- Collected data -
= = =
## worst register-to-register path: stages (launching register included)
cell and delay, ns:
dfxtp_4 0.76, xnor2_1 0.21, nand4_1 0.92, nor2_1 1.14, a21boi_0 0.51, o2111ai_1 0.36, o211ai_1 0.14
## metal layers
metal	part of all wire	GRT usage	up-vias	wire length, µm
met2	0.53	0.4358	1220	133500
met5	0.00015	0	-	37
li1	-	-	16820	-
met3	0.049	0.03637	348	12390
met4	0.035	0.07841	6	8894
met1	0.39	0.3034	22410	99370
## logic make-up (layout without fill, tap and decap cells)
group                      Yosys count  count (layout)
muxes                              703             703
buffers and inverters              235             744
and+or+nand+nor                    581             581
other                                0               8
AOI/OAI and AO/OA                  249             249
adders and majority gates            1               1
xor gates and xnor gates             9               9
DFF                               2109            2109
==> src/rtl/coh_query_pkg.sv <==
package coh_query_pkg;

  typedef enum logic [2:0] {
    ST_I  = 3'd0,
    ST_S  = 3'd1,
    ST_E  = 3'd2,
    ST_M  = 3'd3,
    ST_NP = 3'd4
  } cohState_e;

  // Per-cycle strobes from the control to the metadata store
  typedef struct packed {
    logic fill;
    logic lcl;
    logic lclWr;
    logic snp;
    logic snpWr;
    logic evict;
    logic trnBeg;
    logic trnEnd;
    logic clrAll;
  } metaStrobe_t;

endpackage

==> src/rtl/coh_meta_store.sv <==
module coh_meta_store
  import coh_query_pkg::*;
#(
  parameter int NUM_LINES = 16,
  parameter int IDX_W     = 4,
  parameter int TAG_W     = 10
) (
  input  logic                            clk,
  input  logic                            rstN,
  input  metaStrobe_t                     stb,
  input  logic [IDX_W-1:0]                fillIdx,
  input  logic [TAG_W-1:0]                fillTag,
  input  cohState_e                       fillState,
  input  logic [IDX_W-1:0]                lclIdx,
  input  logic [IDX_W-1:0]                snpIdx,
  input  logic [IDX_W-1:0]                evIdx,
  input  logic [IDX_W-1:0]                trnIdx,
  input  cohState_e                       trnState,
  output logic [NUM_LINES-1:0]            curValid,
  output logic [NUM_LINES-1:0][TAG_W-1:0] curTag,
  output logic [NUM_LINES-1:0]            nxtValid,
  output logic [NUM_LINES-1:0][TAG_W-1:0] nxtTag,
  output cohState_e [NUM_LINES-1:0]       nxtState,
  output logic [NUM_LINES-1:0]            nxtRd,
  output logic [NUM_LINES-1:0]            nxtWr,
  output logic                            nxtDgd,
  output logic                            dgdFlag,
  output logic                            evRptValid,
  output logic [TAG_W+IDX_W-1:0]          evRptLine
);

  logic [NUM_LINES-1:0] lineDown;
  logic [NUM_LINES-1:0] lineEvRpt;

  for (genvar g = 0; g < NUM_LINES; g++) begin : g_line
    localparam logic [IDX_W-1:0] MY_IDX = IDX_W'(g);

    logic             validQ, rdQ, wrQ, trnQ;
    logic [TAG_W-1:0] tagQ;
    cohState_e        stateQ, tgtQ;

    logic             vN, rN, wN, trN, downN, evN, lowered;
    logic [TAG_W-1:0] tN;
    cohState_e        sN, tgN;

    // Event order inside one cycle: clear, fill, transition, local, snoop, evict
    always_comb begin
      vN      = validQ;
      tN      = tagQ;
      sN      = stateQ;
      rN      = rdQ;
      wN      = wrQ;
      trN     = trnQ;
      tgN     = tgtQ;
      downN   = 1'b0;
      evN     = 1'b0;
      lowered = 1'b0;
      if (stb.clrAll) begin
        rN = 1'b0;
        wN = 1'b0;
      end
      if (stb.fill && fillIdx == MY_IDX) begin
        vN  = 1'b1;
        tN  = fillTag;
        sN  = fillState;
        rN  = 1'b0;
        wN  = 1'b0;
        trN = 1'b0;
      end
      if (stb.trnBeg && trnIdx == MY_IDX) begin
        trN = 1'b1;
        tgN = trnState;
      end
      if (stb.trnEnd && trnIdx == MY_IDX && trN) begin
        sN  = tgN;
        trN = 1'b0;
      end
      if (stb.lcl && lclIdx == MY_IDX) begin
        if (stb.lclWr) begin
          wN = 1'b1;
          if (sN == ST_E) sN = ST_M;
        end else begin
          rN = 1'b1;
        end
      end
      if (stb.snp && snpIdx == MY_IDX) begin
        if (stb.snpWr) begin
          if (sN != ST_I) begin
            lowered = 1'b1;
            sN      = ST_I;
          end
        end else if (sN == ST_M || sN == ST_E) begin
          lowered = 1'b1;
          sN      = ST_S;
        end
        downN = lowered && (rN || wN);
      end
      if (stb.evict && evIdx == MY_IDX) begin
        evN = rN || wN;
        vN  = 1'b0;
        rN  = 1'b0;
        wN  = 1'b0;
        trN = 1'b0;
      end
    end

    always_ff @(posedge clk or negedge rstN) begin
      if (!rstN) begin
        validQ <= 1'b0;
        tagQ   <= '0;
        stateQ <= ST_I;
        rdQ    <= 1'b0;
        wrQ    <= 1'b0;
        trnQ   <= 1'b0;
        tgtQ   <= ST_I;
      end else begin
        validQ <= vN;
        tagQ   <= tN;
        stateQ <= sN;
        rdQ    <= rN;
        wrQ    <= wN;
        trnQ   <= trN;
        tgtQ   <= tgN;
      end
    end

    assign curValid[g]  = validQ;
    assign curTag[g]    = tagQ;
    assign nxtValid[g]  = vN;
    assign nxtTag[g]    = tN;
    assign nxtState[g]  = sN;
    assign nxtRd[g]     = rN;
    assign nxtWr[g]     = wN;
    assign lineDown[g]  = downN;
    assign lineEvRpt[g] = evN;
  end

  assign nxtDgd = (stb.clrAll ? 1'b0 : dgdFlag) | (|lineDown);

  always_ff @(posedge clk or negedge rstN) begin
    if (!rstN) begin
      dgdFlag    <= 1'b0;
      evRptValid <= 1'b0;
      evRptLine  <= '0;
    end else begin
      dgdFlag    <= nxtDgd;
      evRptValid <= |lineEvRpt;
      if (|lineEvRpt) evRptLine <= {curTag[evIdx], evIdx};
    end
  end

endmodule

==> src/rtl/coh_meta_ctrl.sv <==
module coh_meta_ctrl
  import coh_query_pkg::*;
#(
  parameter int NUM_LINES   = 16,
  parameter int IDX_W       = 4,
  parameter int TAG_W       = 10,
  parameter int LINE_ADDR_W = IDX_W + TAG_W
) (
  input  logic                            clk,
  input  logic                            rstN,
  input  logic                            epochClr,
  input  logic                            fillValid,
  input  logic [LINE_ADDR_W-1:0]          fillLine,
  input  logic [1:0]                      fillState,
  input  logic                            lclValid,
  input  logic                            lclWrite,
  input  logic [LINE_ADDR_W-1:0]          lclLine,
  input  logic                            snpValid,
  input  logic                            snpWrite,
  input  logic [LINE_ADDR_W-1:0]          snpLine,
  input  logic                            evValid,
  input  logic [LINE_ADDR_W-1:0]          evLine,
  input  logic                            trnValid,
  input  logic                            trnFinish,
  input  logic [LINE_ADDR_W-1:0]          trnLine,
  input  logic [1:0]                      trnState,
  input  logic                            qryValid,
  input  logic [LINE_ADDR_W-1:0]          qryLine,
  input  logic [NUM_LINES-1:0]            curValid,
  input  logic [NUM_LINES-1:0][TAG_W-1:0] curTag,
  input  logic [NUM_LINES-1:0]            nxtValid,
  input  logic [NUM_LINES-1:0][TAG_W-1:0] nxtTag,
  input  cohState_e [NUM_LINES-1:0]       nxtState,
  input  logic [NUM_LINES-1:0]            nxtRd,
  input  logic [NUM_LINES-1:0]            nxtWr,
  input  logic                            nxtDgd,
  output metaStrobe_t                     stb,
  output logic [IDX_W-1:0]                fillIdx,
  output logic [TAG_W-1:0]                fillTag,
  output cohState_e                       fillSt,
  output logic [IDX_W-1:0]                lclIdx,
  output logic [IDX_W-1:0]                snpIdx,
  output logic [IDX_W-1:0]                evIdx,
  output logic [IDX_W-1:0]                trnIdx,
  output cohState_e                       trnSt,
  output logic                            rspValid,
  output cohState_e                       rspState,
  output logic                            rspRd,
  output logic                            rspWr,
  output logic                            rspDgd
);

  logic [TAG_W-1:0] lclTag, snpTag, evTag, trnTag, qryTag;
  logic [IDX_W-1:0] qryIdx;
  logic             lclHit, snpHit, evHit, trnHit, qryHit;

  assign fillIdx = fillLine[IDX_W-1:0];
  assign fillTag = fillLine[LINE_ADDR_W-1:IDX_W];
  assign lclIdx  = lclLine[IDX_W-1:0];
  assign lclTag  = lclLine[LINE_ADDR_W-1:IDX_W];
  assign snpIdx  = snpLine[IDX_W-1:0];
  assign snpTag  = snpLine[LINE_ADDR_W-1:IDX_W];
  assign evIdx   = evLine[IDX_W-1:0];
  assign evTag   = evLine[LINE_ADDR_W-1:IDX_W];
  assign trnIdx  = trnLine[IDX_W-1:0];
  assign trnTag  = trnLine[LINE_ADDR_W-1:IDX_W];
  assign qryIdx  = qryLine[IDX_W-1:0];
  assign qryTag  = qryLine[LINE_ADDR_W-1:IDX_W];

  assign fillSt = cohState_e'({1'b0, fillState});
  assign trnSt  = cohState_e'({1'b0, trnState});

  assign lclHit = curValid[lclIdx] && curTag[lclIdx] == lclTag;
  assign snpHit = curValid[snpIdx] && curTag[snpIdx] == snpTag;
  assign evHit  = curValid[evIdx]  && curTag[evIdx]  == evTag;
  assign trnHit = curValid[trnIdx] && curTag[trnIdx] == trnTag;

  always_comb begin
    stb.clrAll = epochClr;
    stb.fill   = fillValid;
    stb.lcl    = lclValid && lclHit;
    stb.lclWr  = lclWrite;
    stb.snp    = snpValid && snpHit;
    stb.snpWr  = snpWrite;
    stb.evict  = evValid && evHit;
    stb.trnBeg = trnValid && !trnFinish && trnHit;
    stb.trnEnd = trnValid && trnFinish && trnHit;
  end

  // Response reads the post-event view of the line, so same-cycle snoops are seen
  assign qryHit = nxtValid[qryIdx] && nxtTag[qryIdx] == qryTag;

  always_ff @(posedge clk or negedge rstN) begin
    if (!rstN) begin
      rspValid <= 1'b0;
      rspState <= ST_NP;
      rspRd    <= 1'b0;
      rspWr    <= 1'b0;
      rspDgd   <= 1'b0;
    end else begin
      rspValid <= qryValid;
      if (qryValid) begin
        rspState <= qryHit ? nxtState[qryIdx] : ST_NP;
        rspRd    <= qryHit && nxtRd[qryIdx];
        rspWr    <= qryHit && nxtWr[qryIdx];
        rspDgd   <= nxtDgd;
      end
    end
  end

endmodule

==> src/rtl/coh_query_meta.sv <==
module coh_query_meta
  import coh_query_pkg::*;
#(
  parameter int LINE_ADDR_W = 14,
  parameter int NUM_LINES   = 16
) (
  input  logic                   clk,
  input  logic                   rstN,
  input  logic                   epochClr,
  input  logic                   fillValid,
  input  logic [LINE_ADDR_W-1:0] fillLine,
  input  logic [1:0]             fillState,
  input  logic                   lclValid,
  input  logic                   lclWrite,
  input  logic [LINE_ADDR_W-1:0] lclLine,
  input  logic                   snpValid,
  input  logic                   snpWrite,
  input  logic [LINE_ADDR_W-1:0] snpLine,
  input  logic                   evValid,
  input  logic [LINE_ADDR_W-1:0] evLine,
  input  logic                   trnValid,
  input  logic                   trnFinish,
  input  logic [LINE_ADDR_W-1:0] trnLine,
  input  logic [1:0]             trnState,
  input  logic                   qryValid,
  input  logic [LINE_ADDR_W-1:0] qryLine,
  output logic                   rspValid,
  output logic [2:0]             rspState,
  output logic                   rspRd,
  output logic                   rspWr,
  output logic                   rspDgd,
  output logic                   evictValid,
  output logic [LINE_ADDR_W-1:0] evictLine
);

  localparam int IDX_W = $clog2(NUM_LINES);
  localparam int TAG_W = LINE_ADDR_W - IDX_W;

  metaStrobe_t                     stb;
  logic [IDX_W-1:0]                fillIdx, lclIdx, snpIdx, evIdx, trnIdx;
  logic [TAG_W-1:0]                fillTag;
  cohState_e                       fillSt, trnSt, rspStateE;
  logic [NUM_LINES-1:0]            curValid, nxtValid, nxtRd, nxtWr;
  logic [NUM_LINES-1:0][TAG_W-1:0] curTag, nxtTag;
  cohState_e [NUM_LINES-1:0]       nxtState;
  logic                            nxtDgd, dgdFlag;

  coh_meta_ctrl #(
    .NUM_LINES(NUM_LINES), .IDX_W(IDX_W), .TAG_W(TAG_W), .LINE_ADDR_W(LINE_ADDR_W)
  ) u_ctrl (
    .clk(clk), .rstN(rstN), .epochClr(epochClr),
    .fillValid(fillValid), .fillLine(fillLine), .fillState(fillState),
    .lclValid(lclValid), .lclWrite(lclWrite), .lclLine(lclLine),
    .snpValid(snpValid), .snpWrite(snpWrite), .snpLine(snpLine),
    .evValid(evValid), .evLine(evLine),
    .trnValid(trnValid), .trnFinish(trnFinish), .trnLine(trnLine), .trnState(trnState),
    .qryValid(qryValid), .qryLine(qryLine),
    .curValid(curValid), .curTag(curTag),
    .nxtValid(nxtValid), .nxtTag(nxtTag), .nxtState(nxtState),
    .nxtRd(nxtRd), .nxtWr(nxtWr), .nxtDgd(nxtDgd),
    .stb(stb), .fillIdx(fillIdx), .fillTag(fillTag), .fillSt(fillSt),
    .lclIdx(lclIdx), .snpIdx(snpIdx), .evIdx(evIdx), .trnIdx(trnIdx), .trnSt(trnSt),
    .rspValid(rspValid), .rspState(rspStateE), .rspRd(rspRd), .rspWr(rspWr),
    .rspDgd(rspDgd)
  );

  coh_meta_store #(
    .NUM_LINES(NUM_LINES), .IDX_W(IDX_W), .TAG_W(TAG_W)
  ) u_store (
    .clk(clk), .rstN(rstN), .stb(stb),
    .fillIdx(fillIdx), .fillTag(fillTag), .fillState(fillSt),
    .lclIdx(lclIdx), .snpIdx(snpIdx), .evIdx(evIdx), .trnIdx(trnIdx), .trnState(trnSt),
    .curValid(curValid), .curTag(curTag),
    .nxtValid(nxtValid), .nxtTag(nxtTag), .nxtState(nxtState),
    .nxtRd(nxtRd), .nxtWr(nxtWr), .nxtDgd(nxtDgd), .dgdFlag(dgdFlag),
    .evRptValid(evictValid), .evRptLine(evictLine)
  );

  assign rspState = rspStateE;

endmodule

==> config.mk <==
export PLATFORM = sky130hd
export DESIGN_NAME = coh_query_meta
export DESIGN_NICKNAME = d
export VERILOG_FILES = /design/src/rtl/coh_query_pkg.sv /design/src/rtl/coh_meta_store.sv /design/src/rtl/coh_meta_ctrl.sv /design/src/rtl/coh_query_meta.sv
export SDC_FILE = /design/constraint.sdc
export NUM_CORES = 1
export LEC_CHECK = 0
export CORE_AREA = 4 4 266 268
export DETAILED_ROUTE_END_ITERATION = 8
export DIE_AREA = 0 0 270 272
export GPL_TIMING_DRIVEN = 0
export HOLD_SLACK_MARGIN = 0.08
export MAX_ROUTING_LAYER = met4
export SETUP_SLACK_MARGIN = 0.1
export SLEW_MARGIN = 25
export SYNTH_ARGS = -nofsm -noshare
export SYNTH_HDL_FRONTEND = slang
export SYNTH_HIERARCHICAL = 1
export SYNTH_SLANG_ARGS = --single-unit
==> constraint.sdc <==
create_clock -name clk -period 9.15 [get_ports clk]
set_input_delay 1.83 -clock clk [delete_from_list [all_inputs] [get_ports clk]]
set_output_delay 1.83 -clock clk [all_outputs]
set_load 0.03 [all_outputs]
==> flow_summary.ini <==
[sta]
rsz0062_at_grt = false
finalHoldViolations = 0
slew_headroom = 0.186
fmax_mhz = 117
fin_hold_ws_ps = 488
worst_slack_ps = 637
tightest_slew_ps = 1220
setup-violations-final = 0
slew_viol_final = 0
final.min_clock_period_ps = 8510
final.period_utilization = 0.930
fin_skew_ps = 43.6

[placement]
place_inst = 3234
globalplace.congestion = 1.04
port-buffer-count = 88
hpwl_um = 85000
post-place-ws_ps = -708

[route]
drc_errors = 0
drt_pass1_iterations = 6
dr.first_iter.drc_count = 3216
vias = 22200
wl_per_cell_um = 34.7
via_per_inst = 6.70
routed_wirelength_um = 115000
ant_nets = 0

[critical_path]
cp-start-kind = input port
critPathMaxFanout = 10
crit_arrival_ps = 8980
worstSetupEndpointType = flop
crit_type = input port to flop
critPathRequiredTime_ps = 9620
critPathSlowestCell = clkdlybuf4s50_1
worstPathCellList = clkdlybuf4s50_1 > clkdlybuf4s18_2 > mux4_2 > mux4_2 > xnor2_1 > nand4_1 > a2111oi_0 > nand4_1 > buf_4 > nor2_4 > nand3b_1 > nor2_1 > mux2_2 > mux2_2 > o2111ai_1 > o2111ai_1 > nor4_1 > nand4_1 > mux2_2
reg2reg_depth = 17
cpPeakStageDelay_ps = 760

[job]
drv_cap = 0

[global_routing]
grt_util_met2 = 0.464
grt_start_max_net_pins = 90
grt_pass1_wl_um = 163000
grt_overflow_total = 0
busiest_layer = met2
grt_pass1_vias = 22100
antenna_found_initial = 4
use_met1 = 0.392
grt_use_total = 0.317
met3_usage = 0.102

[die]
ios = 122
fp-row-count = 96
die_x_um = 270
start_util = 0.378
core_region_area_um2 = 68300
die_h_um = 272
die_area_um2 = 73400

[synthesis]
ys_seq_area_frac = 0.332
syn_inst = 2258
synthTopCellsByArea = dfrtp_1 (33%), mux4_2 (27%), mux2_2 (7.6%)
synth_area_um2 = 25900
synth_top_area_share = 0.331
synth_edf_count = 0
ys_async_sr_fraction = 1.00
ys.flop_type = dfrtp_1
yosysTopAreaCell = dfrtp_1
synthDistinctLibCells = 87
synth_seq_cells = 343
synth_warnings = 6
syn-mean-instance-area_um2 = 11.5

[finish]
synthToLayoutAreaGrowth_pct = 14.1
drive_gt1_frac = 0.318
final_nets = 2498
final_common_cell = dfrtp_1
layout_common_cells = dfrtp_1 (342), mux4_2 (309), nand2_1 (296)
final_util = 0.432
final_cells = 3315

[clock_tree]
clock_tree.buffer_depth = 3
cts.sinks = 343
numCtsBuffers = 43
cts_tree = built
htreeDepth = 2
cts_root_buffer = clkbuf_16
cts.clk_slew.worst_paths_ps = 50
clk_latency_ps = 620

[outcome]
status = finished, final reports clean

[hold_path]
hold_path_class = flop to flop
hold_path_depth = 1

[pwr]
power_density_nw_per_um2 = 186
ir_drop_mv = 0.119
leakagePower_uw = 0.0121
flip-flops by register name, indices dropped and copies added, names as in the netlist, 3 cells and up:
name / count
u_ctrl/rspState: 3
u_store/g_line.tgtQ: 48
u_store/g_line.rdQ: 16
u_store/g_line.stateQ: 48
u_store/evRptLine: 14
u_store/g_line.validQ: 16
u_store/g_line.wrQ: 16
u_store/g_line.trnQ: 16
u_store/g_line.tagQ: 160
layer usage:
metal  up-vias  wire length, µm
met4         0             8310
li1       8725                -
met1     11300            42300
met2      1735            49700
met3       430            14900
met5         -                0
cell families (layout without fill, tap and decap cells):
| kind of cell | after synthesis | in the layout | synth area share |
|---|---|---|---|
| AND/OR/NAND/NOR | 650 | 650 | 0.115 |
| multiplexers | 607 | 607 | 0.397 |
| flip-flops | 343 | 343 | 0.332 |
| buffers and inverters | 320 | 489 | 0.0652 |
| AO/OA/AOI/OAI | 284 | 284 | 0.0718 |
| XOR/XNOR | 53 | 53 | 0.0182 |
| other | 1 | 7 | 0.000145 |
worst paths after layout:
| kind | from | to | slack, ps |
|---|---|---|---|
| min in group asynchronous | rstN | u_store/g_line[4].tagQ[2] | 1120 |
| max | trnLine[2] | u_ctrl/rspDgd | 640 |
| max reg2reg | u_store/g_line[15].tagQ[9] | u_ctrl/rspDgd | 2350 |
| min | u_store/evRptLine[8] | u_store/evRptLine[8] | 490 |
| max in group asynchronous | rstN | u_ctrl/rspState[2] | 6830 |
| min reg2reg | u_store/evRptLine[8] | u_store/evRptLine[8] | 490 |
final cells by class:
class	instances	area (µm²)
fill	6286	38900
multi-input combinational	1596	15600
sequential	343	8580
buffer	269	1550
clock buffer	65	1290
tap	882	1100
timing repair buffer	94	1020
inverter	51	191
clock inverter	10	113
antenna	5	12.5
stage by stage:
stage | area (µm²) | total power [µW] | setup TNS, ps
3_3_place_gp | 27800 | 3690 | -3151920
6_report | 29500 | 5500 | 0
3_5_place_dp | 28000 | 3740 | -2650
5_1_grt | 29500 | 5690 | 0
2_1_floorplan | 25900 | 3140 | 0
4_1_cts | 29400 | 5460 | 0
where the power goes:
part           internal (µW)  leakage (µW)  switching, µW  total, µW
logic                    912       0.00698            829       1740
clock network            979      0.000681            732       1710
registers               1740       0.00440            311       2050
cells in the mapped netlist, drive strengths merged, types with 7 or more instances:
| cell | instances |
|---|---|
| mux4 | 315 |
| a21oi | 87 |
| nand3 | 35 |
| or2 | 13 |
| nor2b | 18 |
| o31a | 7 |
| a211oi | 16 |
| and2 | 22 |
| buf | 163 |
| nor3b | 8 |
| nand3b | 11 |
| nor3 | 21 |
| o31ai | 11 |
| clkbuf | 106 |
| nor2 | 157 |
| nand2 | 296 |
| o21ai | 60 |
| mux2 | 185 |
| dfrtp | 342 |
| o2111ai | 8 |
| a22oi | 20 |
| nand2b | 22 |
| a31oi | 10 |
| o22ai | 9 |
| mux2i | 107 |
| a221oi | 19 |
| nand4 | 17 |
| xnor2 | 40 |
| xor2 | 13 |
| inv | 51 |
critical path: cells and delay by family:
family	cells	cell delay, ps
AND/OR/NAND/NOR	7	2350
multiplexers	5	1980
buffers and inverters	3	1620
AO/OA/AOI/OAI	3	1030
XOR/XNOR	1	160
repair_timing:
action | 4_1_cts | 5_1_grt
pin swaps | 0 | 1
gates resized for setup | 3 | 8
setup endpoints to repair | 3 | 5
buffers inserted | 0 | 1
hold buffers | 0 | 0
(Power assumes the default switching activity.)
= = =
- DIRECTIONS FOR THIS TASK -
In the entries above, restate word for word the lines between the one holding "mux2 | 185 |" and the one holding "buffers inserted | 0 | 1", inclusive, and nothing besides.

- RESPONSE TO THIS TASK -
| mux2 | 185 |
| dfrtp | 342 |
| o2111ai | 8 |
| a22oi | 20 |
| nand2b | 22 |
| a31oi | 10 |
| o22ai | 9 |
| mux2i | 107 |
| a221oi | 19 |
| nand4 | 17 |
| xnor2 | 40 |
| xor2 | 13 |
| inv | 51 |
critical path: cells and delay by family:
family	cells	cell delay, ps
AND/OR/NAND/NOR	7	2350
multiplexers	5	1980
buffers and inverters	3	1620
AO/OA/AOI/OAI	3	1030
XOR/XNOR	1	160
repair_timing:
action | 4_1_cts | 5_1_grt
pin swaps | 0 | 1
gates resized for setup | 3 | 8
setup endpoints to repair | 3 | 5
buffers inserted | 0 | 1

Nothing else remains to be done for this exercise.